● **Task brief**:
For the listing below, print exactly the lines from the line with "assign req = wb_cyc_i & wb_stb_i;" to the line with "the request waits", both included, and nothing beyond them.

● **Data**:
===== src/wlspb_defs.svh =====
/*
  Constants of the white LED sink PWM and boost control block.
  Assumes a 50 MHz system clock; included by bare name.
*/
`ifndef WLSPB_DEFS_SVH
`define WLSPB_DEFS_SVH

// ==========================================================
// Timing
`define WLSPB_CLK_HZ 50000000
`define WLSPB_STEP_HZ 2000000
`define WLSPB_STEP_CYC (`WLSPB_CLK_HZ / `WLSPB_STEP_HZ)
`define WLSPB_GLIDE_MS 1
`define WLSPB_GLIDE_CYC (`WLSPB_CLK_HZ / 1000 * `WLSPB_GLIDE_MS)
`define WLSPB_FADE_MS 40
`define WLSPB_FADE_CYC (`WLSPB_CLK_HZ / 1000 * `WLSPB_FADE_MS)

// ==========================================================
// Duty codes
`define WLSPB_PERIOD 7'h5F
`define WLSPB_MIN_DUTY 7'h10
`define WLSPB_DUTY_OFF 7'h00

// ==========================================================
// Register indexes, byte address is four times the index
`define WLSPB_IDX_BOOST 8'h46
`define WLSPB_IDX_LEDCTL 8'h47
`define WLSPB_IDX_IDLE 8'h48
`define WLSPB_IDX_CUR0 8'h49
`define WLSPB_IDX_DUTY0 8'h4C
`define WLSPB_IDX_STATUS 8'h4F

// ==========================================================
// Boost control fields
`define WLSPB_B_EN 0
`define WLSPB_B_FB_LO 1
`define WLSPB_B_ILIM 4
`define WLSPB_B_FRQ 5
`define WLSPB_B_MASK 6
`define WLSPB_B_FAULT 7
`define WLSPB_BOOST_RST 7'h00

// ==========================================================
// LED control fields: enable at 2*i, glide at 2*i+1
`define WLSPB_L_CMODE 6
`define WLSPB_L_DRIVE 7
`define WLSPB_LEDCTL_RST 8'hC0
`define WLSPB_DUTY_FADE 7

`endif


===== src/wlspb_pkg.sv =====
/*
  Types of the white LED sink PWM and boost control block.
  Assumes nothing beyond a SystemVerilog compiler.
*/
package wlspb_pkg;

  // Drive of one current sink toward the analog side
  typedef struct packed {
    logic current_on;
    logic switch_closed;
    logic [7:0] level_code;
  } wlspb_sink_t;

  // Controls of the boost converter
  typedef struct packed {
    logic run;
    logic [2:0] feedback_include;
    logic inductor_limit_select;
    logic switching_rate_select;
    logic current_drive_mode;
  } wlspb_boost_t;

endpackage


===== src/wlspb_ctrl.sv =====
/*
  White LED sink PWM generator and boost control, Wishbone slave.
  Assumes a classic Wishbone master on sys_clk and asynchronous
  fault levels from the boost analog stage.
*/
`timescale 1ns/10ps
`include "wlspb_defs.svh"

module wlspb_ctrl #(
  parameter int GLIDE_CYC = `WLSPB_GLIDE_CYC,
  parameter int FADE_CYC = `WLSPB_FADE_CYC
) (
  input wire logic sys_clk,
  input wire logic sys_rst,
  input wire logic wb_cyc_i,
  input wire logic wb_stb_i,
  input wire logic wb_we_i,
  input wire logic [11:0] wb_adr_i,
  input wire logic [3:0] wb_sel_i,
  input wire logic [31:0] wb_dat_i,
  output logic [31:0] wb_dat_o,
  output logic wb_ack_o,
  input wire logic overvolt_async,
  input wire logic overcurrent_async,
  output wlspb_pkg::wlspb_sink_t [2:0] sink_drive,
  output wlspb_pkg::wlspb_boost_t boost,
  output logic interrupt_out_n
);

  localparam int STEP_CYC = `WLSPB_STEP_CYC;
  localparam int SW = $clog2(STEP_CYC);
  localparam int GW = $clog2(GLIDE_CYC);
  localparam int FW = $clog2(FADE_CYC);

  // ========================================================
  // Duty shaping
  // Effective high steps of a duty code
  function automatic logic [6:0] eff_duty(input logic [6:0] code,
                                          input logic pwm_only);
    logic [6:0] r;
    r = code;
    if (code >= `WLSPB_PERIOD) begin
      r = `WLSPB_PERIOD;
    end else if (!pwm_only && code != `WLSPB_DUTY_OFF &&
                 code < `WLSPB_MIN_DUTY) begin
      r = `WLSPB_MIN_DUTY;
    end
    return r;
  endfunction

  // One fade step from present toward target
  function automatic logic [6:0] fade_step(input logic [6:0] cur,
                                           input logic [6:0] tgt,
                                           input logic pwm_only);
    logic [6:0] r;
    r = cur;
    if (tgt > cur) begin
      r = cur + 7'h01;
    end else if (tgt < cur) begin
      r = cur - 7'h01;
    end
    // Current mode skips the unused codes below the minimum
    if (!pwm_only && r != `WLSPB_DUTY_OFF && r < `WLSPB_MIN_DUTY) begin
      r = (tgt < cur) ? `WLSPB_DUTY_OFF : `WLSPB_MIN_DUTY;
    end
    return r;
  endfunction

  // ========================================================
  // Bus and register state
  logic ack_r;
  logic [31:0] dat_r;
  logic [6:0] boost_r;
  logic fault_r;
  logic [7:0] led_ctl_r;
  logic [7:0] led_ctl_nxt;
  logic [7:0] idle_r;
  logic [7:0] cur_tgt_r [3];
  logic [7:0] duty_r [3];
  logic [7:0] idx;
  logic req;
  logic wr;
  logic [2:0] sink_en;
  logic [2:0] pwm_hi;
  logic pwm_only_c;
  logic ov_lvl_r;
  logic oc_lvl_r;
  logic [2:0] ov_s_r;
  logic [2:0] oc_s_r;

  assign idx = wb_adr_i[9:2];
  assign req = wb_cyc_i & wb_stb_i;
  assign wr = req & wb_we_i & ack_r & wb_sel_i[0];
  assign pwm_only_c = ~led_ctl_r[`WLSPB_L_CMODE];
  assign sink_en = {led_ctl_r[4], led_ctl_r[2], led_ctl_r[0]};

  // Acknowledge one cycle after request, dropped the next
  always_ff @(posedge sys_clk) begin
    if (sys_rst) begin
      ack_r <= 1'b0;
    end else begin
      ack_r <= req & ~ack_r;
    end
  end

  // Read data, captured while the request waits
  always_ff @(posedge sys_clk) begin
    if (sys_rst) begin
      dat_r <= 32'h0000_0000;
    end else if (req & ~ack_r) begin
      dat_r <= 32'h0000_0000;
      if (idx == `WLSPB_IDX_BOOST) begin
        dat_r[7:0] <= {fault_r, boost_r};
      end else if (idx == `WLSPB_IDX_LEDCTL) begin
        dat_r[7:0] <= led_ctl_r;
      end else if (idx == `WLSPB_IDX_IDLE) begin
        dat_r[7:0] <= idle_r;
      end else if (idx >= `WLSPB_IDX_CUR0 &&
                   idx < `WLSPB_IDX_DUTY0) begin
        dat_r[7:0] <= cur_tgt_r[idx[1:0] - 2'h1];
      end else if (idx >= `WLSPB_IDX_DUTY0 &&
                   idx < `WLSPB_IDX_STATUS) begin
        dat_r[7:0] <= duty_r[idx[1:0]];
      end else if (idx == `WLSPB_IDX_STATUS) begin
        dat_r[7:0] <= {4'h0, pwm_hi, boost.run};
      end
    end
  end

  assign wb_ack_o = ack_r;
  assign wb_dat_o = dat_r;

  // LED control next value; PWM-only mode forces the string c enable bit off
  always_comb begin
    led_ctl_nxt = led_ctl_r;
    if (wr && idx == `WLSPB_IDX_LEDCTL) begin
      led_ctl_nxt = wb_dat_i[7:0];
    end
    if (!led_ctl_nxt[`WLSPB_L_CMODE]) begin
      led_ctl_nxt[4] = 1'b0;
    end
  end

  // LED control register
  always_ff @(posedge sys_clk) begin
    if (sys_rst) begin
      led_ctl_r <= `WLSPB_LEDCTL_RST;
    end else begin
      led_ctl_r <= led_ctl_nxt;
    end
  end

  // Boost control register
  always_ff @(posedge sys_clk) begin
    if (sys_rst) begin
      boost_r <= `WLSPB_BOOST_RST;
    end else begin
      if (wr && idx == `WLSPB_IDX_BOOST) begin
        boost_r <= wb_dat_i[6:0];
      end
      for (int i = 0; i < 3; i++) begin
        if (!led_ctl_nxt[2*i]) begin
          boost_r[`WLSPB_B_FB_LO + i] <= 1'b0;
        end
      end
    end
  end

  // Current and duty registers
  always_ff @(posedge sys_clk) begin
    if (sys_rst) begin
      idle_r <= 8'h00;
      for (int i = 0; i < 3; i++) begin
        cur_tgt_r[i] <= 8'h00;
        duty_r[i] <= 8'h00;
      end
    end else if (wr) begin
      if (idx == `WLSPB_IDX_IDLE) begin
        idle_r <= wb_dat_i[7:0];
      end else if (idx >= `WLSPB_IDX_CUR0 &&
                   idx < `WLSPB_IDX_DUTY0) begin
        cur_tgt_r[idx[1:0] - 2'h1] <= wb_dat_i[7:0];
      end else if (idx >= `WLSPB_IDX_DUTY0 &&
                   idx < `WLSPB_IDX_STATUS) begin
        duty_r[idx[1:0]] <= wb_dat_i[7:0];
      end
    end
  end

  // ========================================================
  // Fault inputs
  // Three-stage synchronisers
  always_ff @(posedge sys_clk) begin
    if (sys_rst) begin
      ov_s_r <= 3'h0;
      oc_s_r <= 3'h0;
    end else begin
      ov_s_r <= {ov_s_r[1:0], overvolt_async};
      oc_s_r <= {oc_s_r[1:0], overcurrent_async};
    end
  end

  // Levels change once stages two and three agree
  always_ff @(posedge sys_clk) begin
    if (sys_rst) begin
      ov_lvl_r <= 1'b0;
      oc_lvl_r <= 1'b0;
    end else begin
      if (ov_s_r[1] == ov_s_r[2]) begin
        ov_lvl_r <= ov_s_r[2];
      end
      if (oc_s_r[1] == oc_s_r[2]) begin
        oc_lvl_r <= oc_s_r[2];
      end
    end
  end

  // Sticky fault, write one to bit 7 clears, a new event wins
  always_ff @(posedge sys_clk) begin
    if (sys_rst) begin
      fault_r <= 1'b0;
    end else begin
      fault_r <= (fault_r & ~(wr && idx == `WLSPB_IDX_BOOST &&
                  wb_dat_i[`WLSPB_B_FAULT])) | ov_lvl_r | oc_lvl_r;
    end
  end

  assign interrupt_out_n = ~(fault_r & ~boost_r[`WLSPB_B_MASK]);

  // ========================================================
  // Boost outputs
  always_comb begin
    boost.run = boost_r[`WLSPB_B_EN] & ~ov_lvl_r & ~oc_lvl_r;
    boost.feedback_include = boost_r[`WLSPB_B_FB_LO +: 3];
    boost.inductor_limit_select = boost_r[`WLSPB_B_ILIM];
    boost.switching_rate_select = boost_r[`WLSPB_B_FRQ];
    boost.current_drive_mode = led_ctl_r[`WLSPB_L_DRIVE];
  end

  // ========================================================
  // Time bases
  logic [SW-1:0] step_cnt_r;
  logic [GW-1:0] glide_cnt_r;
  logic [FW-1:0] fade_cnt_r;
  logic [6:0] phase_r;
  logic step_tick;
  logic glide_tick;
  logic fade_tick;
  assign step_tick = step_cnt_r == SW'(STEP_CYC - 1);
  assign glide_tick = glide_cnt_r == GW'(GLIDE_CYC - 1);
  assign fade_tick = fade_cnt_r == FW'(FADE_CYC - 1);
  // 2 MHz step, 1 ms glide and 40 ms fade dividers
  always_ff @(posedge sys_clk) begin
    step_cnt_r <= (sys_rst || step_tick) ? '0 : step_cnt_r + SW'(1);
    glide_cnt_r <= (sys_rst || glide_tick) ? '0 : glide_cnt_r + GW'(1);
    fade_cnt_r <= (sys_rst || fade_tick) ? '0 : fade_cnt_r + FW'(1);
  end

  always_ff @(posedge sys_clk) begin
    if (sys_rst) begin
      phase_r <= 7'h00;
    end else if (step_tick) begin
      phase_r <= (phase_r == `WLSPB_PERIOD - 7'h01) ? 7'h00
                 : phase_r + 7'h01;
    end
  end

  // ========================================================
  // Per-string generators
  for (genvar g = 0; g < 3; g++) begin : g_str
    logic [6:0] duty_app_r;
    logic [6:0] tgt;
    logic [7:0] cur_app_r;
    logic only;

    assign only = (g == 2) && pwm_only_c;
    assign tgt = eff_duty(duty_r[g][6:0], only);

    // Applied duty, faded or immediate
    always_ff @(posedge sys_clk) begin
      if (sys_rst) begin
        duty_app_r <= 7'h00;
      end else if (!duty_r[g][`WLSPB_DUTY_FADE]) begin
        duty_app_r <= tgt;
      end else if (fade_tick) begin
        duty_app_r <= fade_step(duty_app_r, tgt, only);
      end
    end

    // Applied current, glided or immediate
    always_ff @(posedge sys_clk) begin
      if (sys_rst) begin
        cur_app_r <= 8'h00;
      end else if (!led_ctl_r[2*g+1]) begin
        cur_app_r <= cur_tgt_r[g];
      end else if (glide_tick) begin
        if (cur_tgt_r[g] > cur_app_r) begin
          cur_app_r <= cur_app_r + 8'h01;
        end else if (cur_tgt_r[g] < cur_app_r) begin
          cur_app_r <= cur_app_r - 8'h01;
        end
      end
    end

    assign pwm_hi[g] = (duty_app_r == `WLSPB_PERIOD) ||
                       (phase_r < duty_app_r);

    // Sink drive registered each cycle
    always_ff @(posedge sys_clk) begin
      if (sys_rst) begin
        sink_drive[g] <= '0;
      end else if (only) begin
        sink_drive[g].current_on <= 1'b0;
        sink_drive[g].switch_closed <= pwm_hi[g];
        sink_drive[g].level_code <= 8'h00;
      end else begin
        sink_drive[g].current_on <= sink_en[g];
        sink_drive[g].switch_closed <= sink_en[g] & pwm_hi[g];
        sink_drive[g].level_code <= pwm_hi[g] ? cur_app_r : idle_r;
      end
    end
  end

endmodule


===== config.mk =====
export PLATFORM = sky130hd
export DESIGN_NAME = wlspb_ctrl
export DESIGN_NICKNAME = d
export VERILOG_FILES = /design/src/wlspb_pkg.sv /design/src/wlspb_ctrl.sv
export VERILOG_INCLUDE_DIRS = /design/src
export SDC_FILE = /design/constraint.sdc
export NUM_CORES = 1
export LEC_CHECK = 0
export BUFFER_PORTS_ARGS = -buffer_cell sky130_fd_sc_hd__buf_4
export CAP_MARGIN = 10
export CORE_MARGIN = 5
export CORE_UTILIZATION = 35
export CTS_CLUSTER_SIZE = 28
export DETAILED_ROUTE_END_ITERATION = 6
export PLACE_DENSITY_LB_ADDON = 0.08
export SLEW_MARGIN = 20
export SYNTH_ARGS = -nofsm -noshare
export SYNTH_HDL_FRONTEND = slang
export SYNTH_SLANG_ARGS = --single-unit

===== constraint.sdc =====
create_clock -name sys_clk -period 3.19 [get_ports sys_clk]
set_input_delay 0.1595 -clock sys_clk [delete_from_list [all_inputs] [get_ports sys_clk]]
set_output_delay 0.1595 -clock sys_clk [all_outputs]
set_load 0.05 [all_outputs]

● **Answer to this exercise**:
  assign req = wb_cyc_i & wb_stb_i;
  assign wr = req & wb_we_i & ack_r & wb_sel_i[0];
  assign pwm_only_c = ~led_ctl_r[`WLSPB_L_CMODE];
  assign sink_en = {led_ctl_r[4], led_ctl_r[2], led_ctl_r[0]};

  // Acknowledge one cycle after request, dropped the next
  always_ff @(posedge sys_clk) begin
    if (sys_rst) begin
      ack_r <= 1'b0;
    end else begin
      ack_r <= req & ~ack_r;
    end
  end

  // Read data, captured while the request waits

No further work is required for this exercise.